描述（由申请人提供）：严重急性呼吸综合征冠状病毒（SARS-CoV）是一种新兴病原体，在全球范围内造成相当大的发病率和死亡率，但对其发病机制的分子基础知之甚少。 SARS 致命病例中受影响最重要的器官系统是呼吸道。食蟹猴模型最好地复制了与人类SARS相关的肺部发病机制，并被用来证明SARS-CoV是SARS的主要病原体，并且1型和-2型肺细胞可能是SARS-CoV的重要靶细胞。我们的总体目标是增加我们对 SARS-CoV 肺部发病机制的了解。在具体目标 1 中，我们将评估在猕猴模型上扩展的 SARS 肺病的发病机制。我们打算完善对 SARS-CoV 允许的靶细胞的识别，以及它们在感染后不同时间分布的可能变化。年龄和免疫抑制是增加 SARS 严重程度的重要宿主因素，我们将通过比较不同年龄的猕猴或接受不同水平皮质类固醇治疗的 SARS 的发展来检查其作用。
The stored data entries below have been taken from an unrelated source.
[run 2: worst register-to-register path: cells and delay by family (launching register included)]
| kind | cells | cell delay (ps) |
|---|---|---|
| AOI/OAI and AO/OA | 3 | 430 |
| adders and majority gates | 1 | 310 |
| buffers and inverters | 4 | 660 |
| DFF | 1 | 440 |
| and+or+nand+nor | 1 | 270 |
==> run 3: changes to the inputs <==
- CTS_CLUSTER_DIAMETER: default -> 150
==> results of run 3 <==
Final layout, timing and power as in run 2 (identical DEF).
### src/rtl/csr_trap_ctrl.sv
// Machine-mode CSR file and trap/return sequencer.
// Emits a one-cycle registered redirect to mtvec (trap) or mepc (mret).
module csr_trap_ctrl #(
  parameter logic [31:0] MTVEC_RESET = 32'h0000_0100
) (
  input  logic        clk,
  input  logic        rst_n,
  input  logic        instr_valid,
  input  logic [31:0] pc_mem,
  input  logic        is_mret,
  input  logic        csr_wr,
  input  logic [1:0]  csr_op,
  input  logic [11:0] csr_addr,
  input  logic [31:0] csr_wdata,
  output logic [31:0] csr_rdata,
  input  logic        timer_irq,
  input  logic        ext_irq,
  output logic        epc_taken,
  output logic [31:0] epc
);

  typedef enum logic [1:0] {S_RUN = 2'd0, S_TRAP = 2'd1, S_RET = 2'd2} state_e;

  state_e      state_q;
  logic        epc_taken_q;
  logic [31:0] epc_q;
  logic        tirq_meta_q, tirq_q, eirq_meta_q, eirq_q;
  logic        st_mie_q, st_mie_d, st_mpie_q, st_mpie_d;
  logic        mtie_q, mtie_d, meie_q, meie_d;
  logic [31:0] mtvec_q, mtvec_d, mepc_q, mepc_d, mcause_q, mcause_d;
  logic [63:0] mcycle_q, mcycle_d;

  logic [31:0] mstatus_s, mie_s, mip_s, wval_s;
  logic        run_s, irq_ext_s, irq_tmr_s, irq_go_s, mret_go_s, wr_en_s;

  assign mstatus_s = {24'd0, st_mpie_q, 3'd0, st_mie_q, 3'd0};
  assign mie_s     = {20'd0, meie_q, 3'd0, mtie_q, 7'd0};
  assign mip_s     = {20'd0, eirq_q, 3'd0, tirq_q, 7'd0};

  assign run_s     = (state_q == S_RUN);
  assign irq_ext_s = eirq_q & meie_q;
  assign irq_tmr_s = tirq_q & mtie_q;
  assign irq_go_s  = run_s & instr_valid & st_mie_q & (irq_ext_s | irq_tmr_s);
  assign mret_go_s = run_s & is_mret & instr_valid & ~irq_go_s;
  // A trap or a flushed (holdoff) instruction must not commit its CSR write
  assign wr_en_s   = run_s & csr_wr & (csr_op != 2'b00) & ~irq_go_s;

  // CSR read mux
  always_comb begin
    case (csr_addr)
      12'h300: csr_rdata = mstatus_s;
      12'h304: csr_rdata = mie_s;
      12'h305: csr_rdata = mtvec_q;
      12'h341: csr_rdata = mepc_q;
      12'h342: csr_rdata = mcause_q;
      12'h344: csr_rdata = mip_s;
      12'hB00: csr_rdata = mcycle_q[31:0];
      12'hB80: csr_rdata = mcycle_q[63:32];
      default: csr_rdata = 32'd0;
    endcase
  end

  // Write operand after applying the RW/RS/RC operation to the current value
  always_comb begin
    case (csr_op)
      2'b01:   wval_s = csr_wdata;
      2'b10:   wval_s = csr_rdata | csr_wdata;
      2'b11:   wval_s = csr_rdata & ~csr_wdata;
      default: wval_s = csr_rdata;
    endcase
  end

  // CSR next-state: write first, then trap/return side effects override it
  always_comb begin
    st_mie_d  = st_mie_q;
    st_mpie_d = st_mpie_q;
    mtie_d    = mtie_q;
    meie_d    = meie_q;
    mtvec_d   = mtvec_q;
    mepc_d    = mepc_q;
    mcause_d  = mcause_q;
    mcycle_d  = mcycle_q + 64'd1;
    if (wr_en_s) begin
      case (csr_addr)
        12'h300: begin
          st_mie_d  = wval_s[3];
          st_mpie_d = wval_s[7];
        end
        12'h304: begin
          mtie_d = wval_s[7];
          meie_d = wval_s[11];
        end
        12'h305: mtvec_d  = wval_s & 32'hFFFF_FFFC;
        12'h341: mepc_d   = wval_s & 32'hFFFF_FFFC;
        12'h342: mcause_d = wval_s;
        12'hB00: mcycle_d = {mcycle_q[63:32], wval_s};
        12'hB80: mcycle_d = {wval_s, mcycle_q[31:0]};
        default: mcycle_d = mcycle_q + 64'd1;
      endcase
    end else begin
      mcycle_d = mcycle_q + 64'd1;
    end
    if (irq_go_s) begin
      mepc_d    = pc_mem & 32'hFFFF_FFFC;
      mcause_d  = irq_ext_s ? 32'h8000_000B : 32'h8000_0007;
      st_mpie_d = st_mie_q;
      st_mie_d  = 1'b0;
    end else if (mret_go_s) begin
      st_mie_d  = st_mpie_q;
      st_mpie_d = 1'b1;
    end else begin
      mepc_d = mepc_d;
    end
  end

  // CSR storage and irq synchronisers
  always_ff @(posedge clk or negedge rst_n) begin
    if (!rst_n) begin
      tirq_meta_q <= 1'b0;
      tirq_q      <= 1'b0;
      eirq_meta_q <= 1'b0;
      eirq_q      <= 1'b0;
      st_mie_q    <= 1'b0;
      st_mpie_q   <= 1'b0;
      mtie_q      <= 1'b0;
      meie_q      <= 1'b0;
      mtvec_q     <= MTVEC_RESET & 32'hFFFF_FFFC;
      mepc_q      <= 32'd0;
      mcause_q    <= 32'd0;
      mcycle_q    <= 64'd0;
    end else begin
      tirq_meta_q <= timer_irq;
      tirq_q      <= tirq_meta_q;
      eirq_meta_q <= ext_irq;
      eirq_q      <= eirq_meta_q;
      st_mie_q    <= st_mie_d;
      st_mpie_q   <= st_mpie_d;
      mtie_q      <= mtie_d;
      meie_q      <= meie_d;
      mtvec_q     <= mtvec_d;
      mepc_q      <= mepc_d;
      mcause_q    <= mcause_d;
      mcycle_q    <= mcycle_d;
    end
  end

  // Trap sequencer with registered redirect outputs
  always_ff @(posedge clk or negedge rst_n) begin
    if (!rst_n) begin
      state_q     <= S_RUN;
      epc_taken_q <= 1'b0;
      epc_q       <= 32'd0;
    end else begin
      case (state_q)
        S_RUN: begin
          if (irq_go_s) begin
            state_q     <= S_TRAP;
            epc_taken_q <= 1'b1;
            epc_q       <= mtvec_q;
          end else if (mret_go_s) begin
            state_q     <= S_RET;
            epc_taken_q <= 1'b1;
            epc_q       <= mepc_q;
          end else begin
            state_q     <= S_RUN;
            epc_taken_q <= 1'b0;
            epc_q       <= 32'd0;
          end
        end
        default: begin
          state_q     <= S_RUN;
          epc_taken_q <= 1'b0;
          epc_q       <= 32'd0;
        end
      endcase
    end
  end

  assign epc_taken = epc_taken_q;
  assign epc       = epc_q;

endmodule

### config.mk
export PLATFORM = sky130hd
export DESIGN_NAME = csr_trap_ctrl
export DESIGN_NICKNAME = d
export VERILOG_FILES = /design/src/rtl/csr_trap_ctrl.sv
export SDC_FILE = /design/constraint.sdc
export NUM_CORES = 1
export LEC_CHECK = 0
export BUFFER_PORTS_ARGS = -buffer_cell sky130_fd_sc_hd__clkbuf_2
export CAP_MARGIN = 0
export CORE_ASPECT_RATIO = 1.75
export CORE_MARGIN = 5
export CORE_UTILIZATION = 60
export CTS_BUF_LIST = sky130_fd_sc_hd__clkbuf_8
export CTS_CLUSTER_SIZE = 16
export DETAILED_ROUTE_END_ITERATION = 10
export GPL_ROUTABILITY_DRIVEN = 1
export PLACE_DENSITY = 0.83
export SLEW_MARGIN = 20
export SYNTH_ARGS = -nofsm -noshare
export SYNTH_HDL_FRONTEND = slang
export SYNTH_SLANG_ARGS = --single-unit
### constraint.sdc
create_clock -name clk -period 3.6 [get_ports clk]
set_clock_uncertainty 0.05 [all_clocks]
set_input_delay 0.36 -clock clk [delete_from_list [all_inputs] [get_ports clk]]
set_output_delay 0.36 -clock clk [all_outputs]
set_load 0.01 [all_outputs]
* Yosys cells after proc, flatten, opt, wreduce, memory -nomap -nowiden *
Index checks and enable logic that the tools add are counted.

operators by class
  multiplexer cells = 28
  equal/unequal tests = 13
  reduce and logical (&&, ||, !) cells = 12
  bitwise gates (word level) = 16
  $add $sub $neg = 1

operators with widths
  cell                                              count
  2-to-1 mux 32 bit                                 9
  one-hot mux 32 bit (8 select lines)               1
  one-hot mux 64 bit (2 select lines)               1
  one-hot mux 32 bit (3 select lines)               1
  == test 12 x 10 -> 1 bit (second input constant)  6
  adder 64 x 1 -> 64 bit (second input constant)    1
  2-to-1 mux 64 bit                                 1
  AND 32 bit                                        1
  inverter 32 bit                                   1
  OR 32 bit                                         1
  == test 12 bit (second input constant)            2
  AND 1 bit                                         11
  2-to-1 mux 1 bit                                  11
  AND reduction 2 bit                               5
  nonzero test 2 bit                                4
  2-to-1 mux 2 bit                                  3
  nonzero test 3 bit                                2
  == test 2 bit (second input constant)             2
  2-to-1 mux 4 bit                                  1
  != test 2 bit (second input constant)             2
  == test 2 x 1 -> 1 bit (second input constant)    1
  zero test 2 bit                                   1
  inverter 1 bit                                    1
  OR 1 bit                                          1

word-level totals
  logic and storage cells = 86
  flip-flop bits (word level) = 201
  bits of input ports = 85
  output and inout port bits = 65

* Logic depth before layout (Yosys ltp) *
  depth after elaboration = 9
  mapped depth = 10
  gate-level depth less buffers = 7

* Least setup slack after synthesis *
No wires, ideal clock.

  path kind = input port to flip-flop
  from = input port csr_addr[7]
  to = register mcycle_q[26]
  required time = 3446 ps
  cell stages on the path = 8
  setup slack = 1261 ps
  library setup time = 104 ps
  path buffers = 2
  arrival time = 2186 ps
  cells stage by stage = buf_2 > or3_4 > nor4b_2 > buf_2 > a22oi_1 > o211ai_1 > o21ai_1 > a221oi_1

between the ends
  word-level cells in the longest chain between the ends = 6
  elaborated cells between the ends (all ways) = 15
  those cells by class = eq/ne (9); mux (4); bitwise (2)

RTL lines
  what                                                               line    RTL
  from (decl)                                                        13      input logic [11:0] csr_addr,
  == test 12 bit / == test 12 x 10 -> 1 bit (equally long branches)  50      case (csr_addr)
  one-hot mux 32 bit (8 select lines) (*)                            50
  net csr_rdata[26]                                                  15      output logic [31:0] csr_rdata,
  AND 32 bit / OR 32 bit (equally long branches)                     68, 67
  one-hot mux 32 bit (3 select lines) (*)                            65      case (csr_op)
  one-hot mux 64 bit (2 select lines) (*)                            84      case (csr_addr)
  2-to-1 mux 64 bit (*)                                              83      if (wr_en_s) begin
  to (signal assigned)                                               143     mcycle_q <= mcycle_d;
  to (decl)                                                          31      logic [63:0] mcycle_q, mcycle_d;

Mark *: on every way through the listed nets, which the timed path passes. The rest lies on a longest branch.
A chain may end at the register's enable or synchronous reset.

* Worst setup path after layout *
  from = input port csr_addr[0]
  to = output port csr_rdata[15]

between the ends
  word-level cells in the longest chain between the ends = 2
  elaborated cells between the ends (all ways) = 9
  those cells by class = eq/ne (8); mux (1)

RTL lines
  what                                                               line
  == test 12 bit / == test 12 x 10 -> 1 bit (equally long branches)  50
  one-hot mux 32 bit (8 select lines) (*)                            50
  to (decl)                                                          15

Mark *: on every way between the ends. The rest lies on a longest branch, timed or not.

==> metrics <==
number of synthesized flops with an enable pin 0; Critical Path Source Type input port; GRT Total Usage 0.344; R2R cell count 8; RR Startpoint state_q[1]$_DFF_PN0_; via count between 10000 and 15000; CP Cell Sequence clkbuf_2 > and3b_1 > and4_1 > buf_4 > buf_4 > a22oi_1 > o211ai_1 > clkbuf_2; fmax about 340 MHz; WP data required 3.19 ns; Post-synth ARST share 1.00; htree depth 4; pwr dens 357 nW/um^2; post-synthesis cell type count 70; ANT cells 0; wire per inst ~23 um; register bit total from synthesis just under 200; Most used DFF post-synth dfrtp_1; r2r endpoint mcycle_q[51]$_DFFE_PN0P_; ANT nets after route 0; # port buffers ~150; Final Hold Fails 0; core area 18500 um^2; Hold EP mepc_q[16]$_DFFE_PN0P_; CP peak stage delay 0.53 ns; Top delay family on crit path buffers and inverters; Hold Crit Class in2reg; critical path's slowest cell and3b_1; CP bufs+invs 4; Synth Cell Area 11300 um^2; pin count of the biggest net entering global routing about 90; initial antenna violation count 0; hold path cells 3; I/O pins 150; gpl congestion approximately 0.96; Multi-input gate area slightly below 6000 um^2; dpl hpwl ~26000 um; setup TNS 0 ns; Core Util, Final 0.689; clock-pin transition on the worst setup and hold timing paths around 0.12 ns; Clock Latency Late Sink 0.49 ns; FILL cells between 1000 and 1500; synthesized area per cell between 9 and 10 um^2; fin nets approximately 1400; RSZ-0062 raised after global routing false; fin crit share 0.823; TritonCTS clock tree built; leakage roughly 5.6 nW; first-pass GRT wire length 58800 um; Worst Max-Slew Pin Slew between 0.8 and 0.9 ns; worst reg2reg setup slack 0.78 ns; vias in the first global route roughly 11000; Relative slew margins 0.431; Max Cap Violations 0; First-pass DRT Iterations 7; crit end category output pin; clock sinks ~200; Final min period ~3 ns; Area Growth Syn to Fin 13.2%; total number of yosys warnings 0; chip height between 150 and 200 um; crit path max fanout 16; Rows 66; status complete, no violations; Max clock buf depth 2; critical setup path kind in2out; post-synthesis sequential area ratio 0.438; Sequential cell area a little under 5000 um^2; Hold Path Origin pc_mem[16]; Via density about 7; DRC 0; arrival time at the worst endpoint 2.55 ns; post-synthesis cell count ~1200; Crit path depth 8; setup violators final 0; TritonCTS Buffers 17; Max Slew Vio Count 0; Die Area around 22000 um^2; die span in x between 100 and 150 um; Critical path origin csr_addr[0]; post-CTS setup buffer count 0; GR Overflow Total 0; layout cells sized above 1 0.184; drt total wl approximately 37000 um; initial drt markers roughly 1400; starting density of the core 0.609; Worst IR Drop VDD 230 uV; CTS Root Cell clkbuf_8
-- kinds of logic (layout without fill, tap and decap cells) --
kind of cell / count (synthesis) / count (layout) / share of synthesized area
AOI/OAI and AO/OA: 413 / 413 / 0.239
xor gates and xnor gates: 50 / 50 / 0.0389
adders and majority gates: 1 / 1 / 0.00111
buffers and inverters: 110 / 237 / 0.0419
DFF: 197 / 197 / 0.438
muxes: 52 / 52 / 0.0471
other: 1 / 2 / 0.000333
and+or+nand+nor: 422 / 422 / 0.194
-- placed cells by master, fill, tap and decap left out, types with 6 or more instances in the layout --
master    count
o21ai_1      19
o21ai_0      96
and2_1       32
a211oi_1     13
nor3_1       13
o211ai_1     59
a22o_1       32
clkbuf_8     18
clkbuf_2    144
a221oi_1     14
mux2i_1      44
nor4_1       23
dfrtp_1     196
a32oi_1       6
nand2_1     167
and3_1       20
mux2_2        8
buf_4        43
a31oi_1      26
nand3_1      36
nor2_1       57
and4_1       12
a22oi_1      26
inv_1        11
o22ai_1       6
xnor2_1      49
nand4_1      21
a21oi_1      78
-- worst min-delay path: stages --
cell	delay, ns
clkbuf_2	0.08
nor2_1	0.09
a31oi_1	0.05
-- synthesized netlist by cell type, drive strengths merged (13+ instances only) --
library cell  instances  share of area
nand3                36          0.016
and3                 20          0.011
a31oi                26          0.014
a221oi               14          0.011
nor3                 15         0.0076
buf                  40          0.019
xnor2                49          0.038
o211ai               59          0.039
mux2i                44          0.039
o21ai               115          0.051
nor2                 57          0.019
and2                 32          0.018
a22oi                26          0.017
nand2               167          0.056
a22o                 32          0.025
nand4                22          0.014
a211oi               13         0.0087
nor4                 25          0.016
a21oi                80          0.036
dfrtp               196           0.44
clkbuf               58          0.019
-- timing repair --
item	CTS	global route
hold buffers	3	0
resized for setup	0	0
endpoints found under the hold margin	88	0
-- stage by stage --
step / instance area (um^2) / hold slack [ns] / std cells / total power [W] / setup slack (ns)
2_1_floorplan: 11300 / 0.0144 / 1247 / 0.00265 / 1.26
3_3_place_gp: 12300 / 0.284 / 1577 / 0.00287 / 0.718
3_5_place_dp: 12300 / 0.285 / 1577 / 0.00289 / 0.683
4_1_cts: 12700 / 0.0447 / 1612 / 0.00454 / 0.720
5_1_grt: 12700 / 0.0621 / 1612 / 0.00471 / 0.597
6_report: 12700 / 0.0634 / 1612 / 0.00455 / 0.636
-- flip-flops by register name (all words and copies together), names as in the netlist, 2 cells and up --
signal	count
mcause_q	32
mcycle_q	64
epc	30
state_q	2
mtvec_q	30
mepc_q	30
-- metal layers --
metal  track usage  vias up  share of wire
li1              -     4861              -
met1         0.435     5316           0.36
met2         0.557      729           0.49
met3        0.0523      167          0.093
met4         0.204        0          0.061
met5             0        -              0
-- worst max-delay path by stage --
stage / slack, ns / to
floorplan: 1.26 / mcycle_q[26]$_DFFE_PN0P_
global placement: 0.72 / mepc_q[19]$_DFFE_PN0P_
detailed placement: 0.68 / mepc_q[19]$_DFFE_PN0P_
CTS: 0.72 / csr_rdata[15]
global route: 0.60 / csr_rdata[17]
finish: 0.64 / csr_rdata[15]
-- final cells by class --
cell class | count | share of cell area
Multi-Input combinational cell | 940 | 0.461
Inverter | 12 | 0.00353
Sequential cell | 197 | 0.387
Clock buffer | 17 | 0.0184
Tap cell | 238 | 0.0234
Timing Repair Buffer | 193 | 0.0884
Clock inverter | 15 | 0.0182
-- where the power goes --
group,switching (W),total (W),internal [W]
sequential,0.0000919,0.00237,0.00228
combinational,0.000315,0.000497,0.000182
clock,0.000885,0.00167,0.000790
Note: power is estimated with default switching activity, not from simulation.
我们将在猕猴模型的基础上，使用传染性分子克隆的野生型 SARS-CoV 和含有可能导致毒力的特定辅助基因突变的 SARS-CoV。具体目标 2 将侧重于建立适当的细胞培养系统，以评估细胞对野生型和工程化 SARS-CoV 的反应。这将包括对人类肺细胞和小气道上皮细胞的研究。我们还将尝试感染肺 A549 细胞和猕猴原代巨噬细胞和树突状细胞。最后，具体目标 3 将利用全局基因表达分析和功能基因组学确定 SARS 的分子机制和致病特征。我们将使用寡核苷酸微阵列和先进的信息技术来检查针对 SARS-CoV 感染的基因表达变化。实验将使用从体外感染以及实验感染的猕猴的细胞和组织中分离出的 RNA 进行。总的来说，从猕猴模型、细胞培养系统和基因表达分析中获得的数据应该为 SARS 的发病机制提供新的见解，有助于诊断和预后分析的开发，并确定预防或治疗干预的新靶点。